Saved data entries:
------------------------

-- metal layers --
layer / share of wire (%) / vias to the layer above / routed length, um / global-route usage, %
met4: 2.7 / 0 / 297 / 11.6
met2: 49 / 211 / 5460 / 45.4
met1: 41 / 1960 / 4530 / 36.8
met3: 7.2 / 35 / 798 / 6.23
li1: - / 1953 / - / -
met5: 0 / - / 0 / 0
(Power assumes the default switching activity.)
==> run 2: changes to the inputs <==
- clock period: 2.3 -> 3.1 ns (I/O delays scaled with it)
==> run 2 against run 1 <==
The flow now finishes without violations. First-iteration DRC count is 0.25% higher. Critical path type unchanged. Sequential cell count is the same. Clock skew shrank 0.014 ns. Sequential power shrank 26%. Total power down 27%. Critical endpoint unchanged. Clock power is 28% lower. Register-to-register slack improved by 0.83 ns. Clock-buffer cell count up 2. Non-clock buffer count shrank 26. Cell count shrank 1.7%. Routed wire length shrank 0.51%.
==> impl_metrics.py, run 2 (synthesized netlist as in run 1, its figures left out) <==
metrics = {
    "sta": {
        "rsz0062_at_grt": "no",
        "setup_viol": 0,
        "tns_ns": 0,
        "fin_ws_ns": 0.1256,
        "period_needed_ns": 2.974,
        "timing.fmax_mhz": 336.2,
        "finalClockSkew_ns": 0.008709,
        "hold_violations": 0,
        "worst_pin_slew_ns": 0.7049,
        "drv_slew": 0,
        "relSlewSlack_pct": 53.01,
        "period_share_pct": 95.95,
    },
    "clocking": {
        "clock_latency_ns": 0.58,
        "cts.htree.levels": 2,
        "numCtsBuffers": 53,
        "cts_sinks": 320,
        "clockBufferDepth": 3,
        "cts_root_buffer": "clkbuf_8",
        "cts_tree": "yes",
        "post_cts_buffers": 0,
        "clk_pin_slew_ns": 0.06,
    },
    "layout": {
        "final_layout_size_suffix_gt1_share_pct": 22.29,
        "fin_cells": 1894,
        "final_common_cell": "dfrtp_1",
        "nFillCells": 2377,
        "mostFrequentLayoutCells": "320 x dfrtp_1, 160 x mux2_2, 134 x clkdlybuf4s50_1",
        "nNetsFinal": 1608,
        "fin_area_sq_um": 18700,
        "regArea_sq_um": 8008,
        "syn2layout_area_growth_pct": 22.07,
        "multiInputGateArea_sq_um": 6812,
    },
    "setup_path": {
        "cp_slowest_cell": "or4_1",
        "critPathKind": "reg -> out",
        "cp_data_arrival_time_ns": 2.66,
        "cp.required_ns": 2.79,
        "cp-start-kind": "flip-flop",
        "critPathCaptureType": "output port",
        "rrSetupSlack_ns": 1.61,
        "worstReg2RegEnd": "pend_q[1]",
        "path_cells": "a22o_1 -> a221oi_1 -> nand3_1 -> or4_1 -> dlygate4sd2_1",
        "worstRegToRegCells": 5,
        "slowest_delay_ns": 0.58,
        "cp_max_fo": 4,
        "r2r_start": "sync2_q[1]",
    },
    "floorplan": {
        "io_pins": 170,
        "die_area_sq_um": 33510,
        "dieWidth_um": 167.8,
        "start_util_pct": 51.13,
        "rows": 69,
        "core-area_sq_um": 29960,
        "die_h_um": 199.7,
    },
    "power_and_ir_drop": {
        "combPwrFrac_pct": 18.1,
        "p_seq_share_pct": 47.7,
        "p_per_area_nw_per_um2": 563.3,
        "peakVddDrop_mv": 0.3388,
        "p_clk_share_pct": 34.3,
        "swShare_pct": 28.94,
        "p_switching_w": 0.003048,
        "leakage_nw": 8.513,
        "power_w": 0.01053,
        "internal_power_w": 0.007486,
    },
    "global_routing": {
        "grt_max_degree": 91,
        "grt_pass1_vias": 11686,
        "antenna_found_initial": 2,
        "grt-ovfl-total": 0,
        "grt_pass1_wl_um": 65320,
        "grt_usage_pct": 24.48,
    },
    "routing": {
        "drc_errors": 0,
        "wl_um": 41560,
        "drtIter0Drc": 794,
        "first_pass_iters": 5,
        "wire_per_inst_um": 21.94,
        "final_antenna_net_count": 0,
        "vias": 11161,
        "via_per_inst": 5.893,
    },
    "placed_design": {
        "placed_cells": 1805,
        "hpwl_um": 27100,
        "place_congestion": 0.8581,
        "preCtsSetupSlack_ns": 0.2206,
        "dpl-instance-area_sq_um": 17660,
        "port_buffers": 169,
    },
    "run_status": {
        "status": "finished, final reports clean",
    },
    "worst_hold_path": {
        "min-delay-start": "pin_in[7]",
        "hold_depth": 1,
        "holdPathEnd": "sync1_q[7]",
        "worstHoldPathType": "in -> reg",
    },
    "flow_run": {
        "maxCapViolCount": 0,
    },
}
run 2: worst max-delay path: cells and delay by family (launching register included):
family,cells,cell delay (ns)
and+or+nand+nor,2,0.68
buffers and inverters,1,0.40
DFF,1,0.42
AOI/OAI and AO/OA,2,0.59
===== src/rtl/canmon_pkg.sv =====
package canmon_pkg;
  localparam logic DOMINANT  = 1'b0;
  localparam logic RECESSIVE = 1'b1;

  typedef struct packed {
    logic bit_e;
    logic stuff_e;
    logic form_e;
    logic ack_e;
    logic crc_e;
  } err_vec_t;
endpackage


===== src/rtl/canmon_stuff_chk.sv =====
module canmon_stuff_chk #(
  parameter int unsigned RUN_LIMIT = 5
) (
  input  logic clk,
  input  logic rst,
  input  logic restart,
  input  logic bit_valid,
  input  logic rx_bit,
  input  logic in_stuffed,
  output logic stuff_viol
);
  localparam int unsigned CNT_W   = $clog2(RUN_LIMIT + 2);
  localparam logic [CNT_W-1:0] VIOL_CNT = CNT_W'(RUN_LIMIT + 1);

  logic [CNT_W-1:0] run_q, run_d;
  logic             prev_q;

  // Next run length: restart at 1 on a new region or a polarity change.
  always_comb begin
    run_d = run_q;
    if (bit_valid) begin
      if (!in_stuffed)
        run_d = '0;
      else if (run_q == '0 || rx_bit != prev_q)
        run_d = CNT_W'(1);
      else if (run_q < VIOL_CNT)
        run_d = run_q + CNT_W'(1);
    end
  end

  assign stuff_viol = bit_valid && in_stuffed && (run_d == VIOL_CNT);

  always_ff @(posedge clk) begin
    if (rst || restart) begin
      run_q  <= '0;
      prev_q <= 1'b1;
    end else if (bit_valid) begin
      run_q  <= run_d;
      prev_q <= rx_bit;
    end
  end
endmodule


===== src/rtl/canmon_field_chk.sv =====
module canmon_field_chk
  import canmon_pkg::*;
(
  input  logic     bit_valid,
  input  logic     tx_bit,
  input  logic     rx_bit,
  input  logic     is_tx,
  input  logic     in_arb,
  input  logic     in_ack_slot,
  input  logic     in_crc_delim,
  input  logic     in_ack_delim,
  input  logic     in_eof,
  input  logic     in_ifs,
  input  logic     crc_valid,
  input  logic     crc_match,
  output logic     bit_viol,
  output logic     form_viol,
  output logic     ack_viol,
  output logic     crc_viol
);
  logic lost_arb_ok;
  logic fixed_field;

  // Recessive sent, dominant seen: legal where others may drive dominant.
  assign lost_arb_ok = (tx_bit == RECESSIVE) && (rx_bit == DOMINANT) &&
                       (in_arb || in_ack_slot);
  assign fixed_field = in_crc_delim || in_ack_delim || in_eof || in_ifs;

  always_comb begin
    bit_viol  = bit_valid && is_tx && (tx_bit != rx_bit) && !lost_arb_ok;
    form_viol = bit_valid && fixed_field && (rx_bit == DOMINANT);
    ack_viol  = bit_valid && is_tx && in_ack_slot && (rx_bit == RECESSIVE);
    crc_viol  = crc_valid && !crc_match;
  end
endmodule


===== src/rtl/canmon_err_gate.sv =====
module canmon_err_gate
  import canmon_pkg::*;
(
  input  logic     clk,
  input  logic     rst,
  input  logic     restart,
  input  err_vec_t raw,
  output err_vec_t err_q,
  output logic     req_q
);
  logic halted_q;
  logic any_raw;

  assign any_raw = |raw;

  always_ff @(posedge clk) begin
    if (rst) begin
      halted_q <= 1'b0;
      err_q    <= '0;
      req_q    <= 1'b0;
    end else if (restart) begin
      halted_q <= 1'b0;
      err_q    <= '0;
      req_q    <= 1'b0;
    end else if (halted_q) begin
      err_q    <= '0;
      req_q    <= 1'b0;
    end else begin
      err_q    <= raw;
      req_q    <= any_raw;
      halted_q <= any_raw;
    end
  end
endmodule


===== src/rtl/canmon_top.sv =====
module canmon_top
  import canmon_pkg::*;
#(
  parameter int unsigned RUN_LIMIT = 5
) (
  input  logic clk,
  input  logic rst,
  input  logic bit_valid,
  input  logic tx_bit,
  input  logic rx_bit,
  input  logic is_tx,
  input  logic in_arb,
  input  logic in_ack_slot,
  input  logic in_crc_delim,
  input  logic in_ack_delim,
  input  logic in_eof,
  input  logic in_ifs,
  input  logic in_stuffed,
  input  logic crc_valid,
  input  logic crc_match,
  input  logic frame_restart,
  output logic err_bit,
  output logic err_stuff,
  output logic err_form,
  output logic err_ack,
  output logic err_crc,
  output logic err_frame_req
);
  err_vec_t raw, err_q;

  canmon_stuff_chk #(.RUN_LIMIT(RUN_LIMIT)) u_stuff (
    .clk        (clk),
    .rst        (rst),
    .restart    (frame_restart),
    .bit_valid  (bit_valid),
    .rx_bit     (rx_bit),
    .in_stuffed (in_stuffed),
    .stuff_viol (raw.stuff_e)
  );

  canmon_field_chk u_field (
    .bit_valid    (bit_valid),
    .tx_bit       (tx_bit),
    .rx_bit       (rx_bit),
    .is_tx        (is_tx),
    .in_arb       (in_arb),
    .in_ack_slot  (in_ack_slot),
    .in_crc_delim (in_crc_delim),
    .in_ack_delim (in_ack_delim),
    .in_eof       (in_eof),
    .in_ifs       (in_ifs),
    .crc_valid    (crc_valid),
    .crc_match    (crc_match),
    .bit_viol     (raw.bit_e),
    .form_viol    (raw.form_e),
    .ack_viol     (raw.ack_e),
    .crc_viol     (raw.crc_e)
  );

  canmon_err_gate u_gate (
    .clk     (clk),
    .rst     (rst),
    .restart (frame_restart),
    .raw     (raw),
    .err_q   (err_q),
    .req_q   (err_frame_req)
  );

  assign err_bit   = err_q.bit_e;
  assign err_stuff = err_q.stuff_e;
  assign err_form  = err_q.form_e;
  assign err_ack   = err_q.ack_e;
  assign err_crc   = err_q.crc_e;
endmodule


===== config.mk =====
export PLATFORM = sky130hd
export DESIGN_NAME = canmon_top
export DESIGN_NICKNAME = d
export VERILOG_FILES = /design/src/rtl/canmon_pkg.sv /design/src/rtl/canmon_stuff_chk.sv /design/src/rtl/canmon_field_chk.sv /design/src/rtl/canmon_err_gate.sv /design/src/rtl/canmon_top.sv
export SDC_FILE = /design/constraint.sdc
export NUM_CORES = 1
export LEC_CHECK = 0
export ABC_CLOCK_PERIOD_IN_PS = 5100
export BUFFER_PORTS_ARGS = -buffer_cell sky130_fd_sc_hd__buf_2
export CORE_AREA = 5 5 42 44
export DETAILED_ROUTE_END_ITERATION = 10
export DIE_AREA = 0 0 47 49
export GPL_TIMING_DRIVEN = 1
export PLACE_DENSITY = 0.71
export SLEW_MARGIN = 20
export SYNTH_ARGS = -nofsm -noshare
export SYNTH_HDL_FRONTEND = slang
export SYNTH_SLANG_ARGS = --single-unit

===== constraint.sdc =====
create_clock -name clk -period 5.1 [get_ports clk]
set_input_delay 0.765 -clock clk [delete_from_list [all_inputs] [get_ports clk]]
set_output_delay 0.765 -clock clk [all_outputs]
set_load 0.02 [all_outputs]

==> results.md, run 1 <==
- Outcome: complete, no violations
- Count leader, synth: dfxtp_1
- Netlist cell types: 31
- Max-cap viol count: 0
- Simple-gate share of the synthesized area: about a quarter
- Io pins: 22
- WL final: roughly 1200 um
- Vias in the first global route: 475
- Overflow after GRT: 0
- Critical Path Fanout Max: 6
- CTS tree: done
- Fin Hold WS: approximately 0.52 ns
- Slew at the pin closest to its max-slew limit: about 0.3 ns
- Layout cell share with drive strength beyond 1: a little over a third
- Fin crit share: between 30% and 40%
- Area of the mapped netlist: 567 sq um
- Post-CTS Resized: 0
- Setup TNS: 0 ns
- Fin area: 709 sq um
- Slowest cell on the critical path: dfxtp_1
- Hold Vio Cnt, Final: 0
- Syn_nets: a little over 80
- Die H: between 40 and 50 um
- Peak supply drop: roughly 160 uV
- Final Net Count: about 110
- Main synth FF type: dfxtp_1
- Area leader, netlist: dfxtp_1
- Hold-critical path depth: 2
- Vias per inst: 5.32
- Root buffer cell: clkbuf_4
- Post-Syn Instances: 63
- Residual DRC count: 0
- Postcts setup bufs: 0
- Clock period minus worst slack: ~1.9 ns
- Starting Density: 40.4%
- Yosys synthesis warning count: 0
- Fillers: between 100 and 150
- Hold Path Class: register to register
- Sequential-to-total area share from yosys stat: 38.9%
- TritonCTS buffer count: 3
- Die ar.: ~2300 sq um
- Fin. max-slew vios: 0
- R2r worst-path depth: 6
- Leading cell types by count after synthesis: 11 x dfxtp_1, 8 x nor2_1, 5 x nand2_1
- Post-synthesis mux area share: 0%
- Placed cell area: 683 sq um
- DPL Wire Length: 1060 um
- Cell-by-cell trace of the critical path: inv_1 -> ha_1 -> nand2_2 -> a2111oi_4 -> o2111ai_2 -> a311oi_2
- Clock latency on the worst-skew pair: between 0.2 and 0.3 ns
- FF+latch count, synth: 11
- Initial DRT Pass Iterations: 4
- Area contributors post-synth: dfxtp_1 39%, ha_1 6.6%, nor2_1 5.3%
- Vias post-DR: 543
- Storage cell area: between 200 and 250 sq um
- PortBufs: 21
- N_diodes: 0
- Clock sinks: 11
- GR Util All Layers: a little under an eighth
- Detailed router's first-iteration violation count: 4
- Final core occ: between 50% and 60%
- Power per cell area: approximately 240 nW/um^2
- Clk pin slew, worst setup/hold paths: roughly 0.070 ns
- Post-route ant nets: 0
- First-pass GRT wire length: roughly 2000 um
- Adder-cell share of the synthesized area: ~6.6%
- Skew final: around 0.00035 ns
- RD Place Congestion: roughly 0.72
- Slew HR: between 80% and 90%
- Compound-Gate Fraction of Synth Area: roughly 22%
- Fmax: approximately 0.53 GHz
- EDFF count, synth: 0
- Initial antenna violation count: 0
- Nature of the critical path startpoint: register
- Area grow syn2layout: 25.2%
- Row cnt: 14
- Leakage: ~0.3 nW
- Endpoints failing setup: 0
- DR WL/cell: 12.2 um
- CP Capture Type: register
- RSZ-0062 raised after global routing: false
- CORE AREA: 1400 sq um
- Multi-input gate area: 319 sq um
- Worst Setup Path Type: register to register
- Critical path's largest stage delay: roughly 0.49 ns
- Die width: between 40 and 50 um
- Critical Path RT: between 5 and 6 ns
- XOR/XNOR share of the synthesized area: 1.55%
- Largest family of logic cells by synthesized area: simple AND/OR/NAND/NOR gates
- CP arrival: 2.06 ns
- Post-synth ARST share: 0%
- Share of the synthesized area in the top cell type: 38.9%
- Largest net degree at the start of global routing: 10
- Clock Tree Buf Depth: 2
- Syn avg cell area: around 9 sq um
- Hold-fix buffers, CTS: 0
- Max H-tree Level: 1
==> layout make-up <==
cell class | count | share of cell area [%]
well taps | 16 | 2.82
repair buffers | 21 | 14.8
flip-flops and latches | 11 | 31.0
clock buffers | 4 | 3.70
multi-input cells | 45 | 45.0
inverters | 5 | 2.65
==> layer usage <==
layer,wire (um),GRT usage (%),vias to the layer above
met5,0,0,-
met4,12,5.53,0
met3,77,2.58,2
met2,660,18.8,15
met1,492,14.1,246
li1,-,-,280
==> per-stage QoR <==
step,power [mW],std cells,setup WS (ns)
floorplan,0.104,63,3.33
global placement,0.113,98,3.21
detailed placement,0.114,98,3.19
CTS,0.171,102,3.20
global route,0.177,102,3.09
finish,0.169,102,3.21
==> registers in the layout, indices dropped and copies added (netlist names) <==
signal	count
u_gate.err_q	5
u_gate.halted_q	1
u_gate.req_q	1
u_stuff.prev_q	1
u_stuff.run_q	3
==> worst paths after layout <==
path | from | to | slack, ns
worst max-delay path | u_stuff.run_q[1] | u_gate.halted_q | 3.21
worst min register to register | u_stuff.prev_q | u_stuff.prev_q | 0.52
worst max register to register | u_stuff.run_q[1] | u_gate.halted_q | 3.21
worst min-delay path | u_stuff.prev_q | u_stuff.prev_q | 0.52
==> where the power goes <==
group | internal (mW) | leakage (nW) | total, mW | switching, mW
logic | 0.00991 | 0.200 | 0.0225 | 0.0126
clock network | 0.0302 | 0.0150 | 0.0571 | 0.0270
registers | 0.0880 | 0.0894 | 0.0891 | 0.00113
==> placed cells by master (no fill, tap or decap), types with 2 or more instances in the layout <==
master and n:
inv_1 4, buf_2 21, nor2_1 8, o21ai_0 3, ha_1 3, dfxtp_1 11
nand2_1 5, a41oi_1 2, a31oi_1 2, nand4_1 2, a21oi_1 2, clkbuf_4 3
==> logic make-up (layout without fill, tap and decap cells) <==
group,count (synthesis),after routing
flip-flops,11,11
buffers and inverters,7,30
adder cells (fa/ha/maj),3,3
AO/OA/AOI/OAI,14,14
AND/OR/NAND/NOR,27,27
XOR/XNOR,1,1
==> worst max-delay path, delay by kind of cell (launching register included) <==
| kind | cells | cell delay, ns |
|---|---|---|
| compound gates | 3 | 0.79 |
| fa+ha+maj | 1 | 0.34 |
| buf+inv | 1 | 0.10 |
| flops | 1 | 0.49 |
| simple gates | 1 | 0.09 |
Note: power is estimated with default switching activity, not from simulation.
==> run 2: changes to the inputs <==
--- a/config.mk
+++ b/config.mk
@@ -5,7 +5,7 @@
 export SDC_FILE = /design/constraint.sdc
 export NUM_CORES = 1
 export LEC_CHECK = 0
-export ABC_CLOCK_PERIOD_IN_PS = 5100
+export ABC_CLOCK_PERIOD_IN_PS = 1770
 export BUFFER_PORTS_ARGS = -buffer_cell sky130_fd_sc_hd__buf_2
 export CORE_AREA = 5 5 42 44
 export DETAILED_ROUTE_END_ITERATION = 10
==> constraint.sdc (replaced) <==
create_clock -name clk -period 1.77 [get_ports clk]
set_input_delay 0.2655 -clock clk [delete_from_list [all_inputs] [get_ports clk]]
set_output_delay 0.2655 -clock clk [all_outputs]
set_load 0.02 [all_outputs]
==> results.md, run 2 (synthesis results as in run 1) <==
- Largest net degree at the start of global routing: 10 (unchanged)
- Vias post-DR: 546 (+0.55%)
- Reg-to-reg critical path startpoint: u_stuff.run_q[1]
- RD Place Congestion: 0.792 (+9.3%)
- Critical Path Fanout Max: 3 (-3)
- Slew at the pin closest to its max-slew limit: 0.259 ns (-0.0332 ns)
- N_diodes: 0 (unchanged)
- DPL Wire Length: 1000 um (-5.6%)
- Fin. max-slew vios: 0 (unchanged)
- Post-CTS Resized: 0 (unchanged)
- Initial DRT Pass Iterations: 4 (unchanged)
- Area grow syn2layout: 29.1%
- Row cnt: 14 (unchanged)
- Power per cell area: 683 nW/um^2 (+190%)
- Hold wc startpoint: rst
- Max H-tree Level: 1 (unchanged)
- Starting Density: 40.4% (unchanged)
- Fmax: 0.613 GHz (+16%)
- Post-route ant nets: 0 (unchanged)
- Skew final: 0.00835 ns (+0.00801 ns)
- DR WL/cell: 12.1 um (-0.98%)
- Layout cell share with drive strength beyond 1: 37.1% (+2.2 points)
- GR Util All Layers: 12.7% (+1.0 points)
- Commonest cells after routing, fill and taps aside: 21 x buf_2, 11 x dfxtp_1, 8 x nor2_1
- Fin crit share: 92.1% (+55 points)
- R2r worst-path depth: 6 (unchanged)
- CP Capture Type: register
- Die width: 47 um (unchanged)
- Io pins: 22 (unchanged)
- First-pass GRT wire length: 2160 um (+9.0%)
- Hold Vio Cnt, Final: 0 (unchanged)
- Final Net Count: 109 (+2.8%)
- Vias in the first global route: 537 (+13%)
- Critical Path RT: 1.95 ns (-3.32 ns)
- Worst Setup Path Type: register to register
- Commonest non-fill, non-tap cell in the layout: buf_2
- Residual DRC count: 0 (unchanged)
- Layout Cells excl Fill: 105 (+2.9%)
- Clock sinks: 11 (unchanged)
- Placed cell area: 706 sq um (+3.3%)
- Leakage: 0.319 nW (+5.0%)
- Die H: 49 um (unchanged)
- Overflow after GRT: 0 (unchanged)
- Hold Path Class: input port to register
- Storage cell area: 220 sq um (unchanged)
- Peak supply drop: 442 uV (+170%)
- CORE AREA: 1400 sq um (unchanged)
- Nature of the critical path startpoint: register
- Clock period minus worst slack: 1.63 ns (-0.257 ns)
- Detailed router's first-iteration violation count: 2 (-2)
- Initial antenna violation count: 0 (unchanged)
- RR Endpoint: u_gate.halted_q
- Setup TNS: 0 ns (unchanged)
- PortBufs: 21 (unchanged)
- Fin Hold WS: 0.226 ns (-0.291 ns)
- Fillers: 143 (-2.7%)
- Fin area: 732 sq um (+3.2%)
- Largest Register: u_gate.err_q
- Clock Tree Buf Depth: 2 (unchanged)
- Final core occ: 52.2% (+1.6 points)
- Largest regs: u_gate.err_q (5), u_stuff.run_q (3)
- Clock latency on the worst-skew pair: 0.27 ns (about the same)
- Hold-fix buffers, CTS: 0 (unchanged)
- CP arrival: 1.81 ns (-0.25 ns)
- Clk pin slew, worst setup/hold paths: 0.08 ns (about the same)
- TritonCTS buffer count: 3 (unchanged)
- Max-cap viol count: 0 (unchanged)
- Hold-critical path depth: 2 (unchanged)
- Worst Hold End: u_stuff.run_q[1]
- Outcome: complete, no violations
- RSZ-0062 raised after global routing: false
- Reg2reg setup slack: 0.14 ns (-3.07 ns)
- WL final: 1270 um (+1.9%)
- CTS tree: done
- Slew HR: 82.6% (+2.1 points)
- Postcts setup bufs: 0 (unchanged)
- Multi-input gate area: 319 sq um (unchanged)
- Root buffer cell: clkbuf_4
- Die ar.: 2300 sq um (unchanged)
- Vias per inst: 5.20 (-2.3%)
- Placed Cells: 101 (+3.1%)
- Endpoints failing setup: 0 (unchanged)
- CP Launch Point: u_stuff.run_q[1]
- Max reg flops: 5 (unchanged)
run 2: stage by stage:
stage               total power, mW  setup slack [ns]
floorplan                     0.299             0.102
global placement              0.329             0.213
detailed placement            0.331             0.175
CTS                           0.500             0.135
global route                  0.521            0.0214
finish                        0.500             0.139
run 2: area by class of cell:
cell class / instances / area share (%)
clock buffer: 4 / 3.59
tap: 16 / 2.74
multi-input combinational: 45 / 43.6
inverter: 5 / 2.56
timing repair buffer: 24 / 17.4
sequential: 11 / 30.1
run 2: worst max path at each step:
stage,end,cells past startpoint
after floorplan,u_gate.halted_q,6
after global placement,u_gate.halted_q,5
after detailed placement,u_gate.halted_q,6
after CTS,u_gate.halted_q,6
after global routing,u_gate.halted_q,6
final,u_gate.halted_q,6
run 2: where the power goes:
| part | internal (mW) | leakage (nW) | total, mW | switching, mW |
|---|---|---|---|---|
| sequential | 0.253 | 0.0894 | 0.255 | 0.00202 |
| combinational | 0.0309 | 0.215 | 0.0694 | 0.0384 |
| clock | 0.0873 | 0.0150 | 0.175 | 0.0878 |
| total | 0.372 | 0.319 | 0.500 | 0.128 |
run 2: critical path, stage by stage, from the launching register on:
cell	delay [ns]
dfxtp_1	0.33
inv_1	0.07
ha_1	0.32
nand2_2	0.08
a2111oi_4	0.34
o2111ai_2	0.20
a311oi_2	0.21
run 2: layer usage:
metal | vias up | routed length (um) | GRT usage [%]
met5 | - | 0 | 0
met4 | 0 | 29 | 6.91
met3 | 5 | 72 | 2.21
met2 | 14 | 618 | 19.2
met1 | 247 | 547 | 16.4
li1 | 280 | - | -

------------------------

◆ YOUR OBJECTIVE ◆
Restate exactly the records above from their first line through the line that holds "li1: - / 1953", please, including both and leaving out all others.

◆ SOLUTION TO THIS PROBLEM ◆
-- metal layers --
layer / share of wire (%) / vias to the layer above / routed length, um / global-route usage, %
met4: 2.7 / 0 / 297 / 11.6
met2: 49 / 211 / 5460 / 45.4
met1: 41 / 1960 / 4530 / 36.8
met3: 7.2 / 35 / 798 / 6.23
li1: - / 1953 / - / -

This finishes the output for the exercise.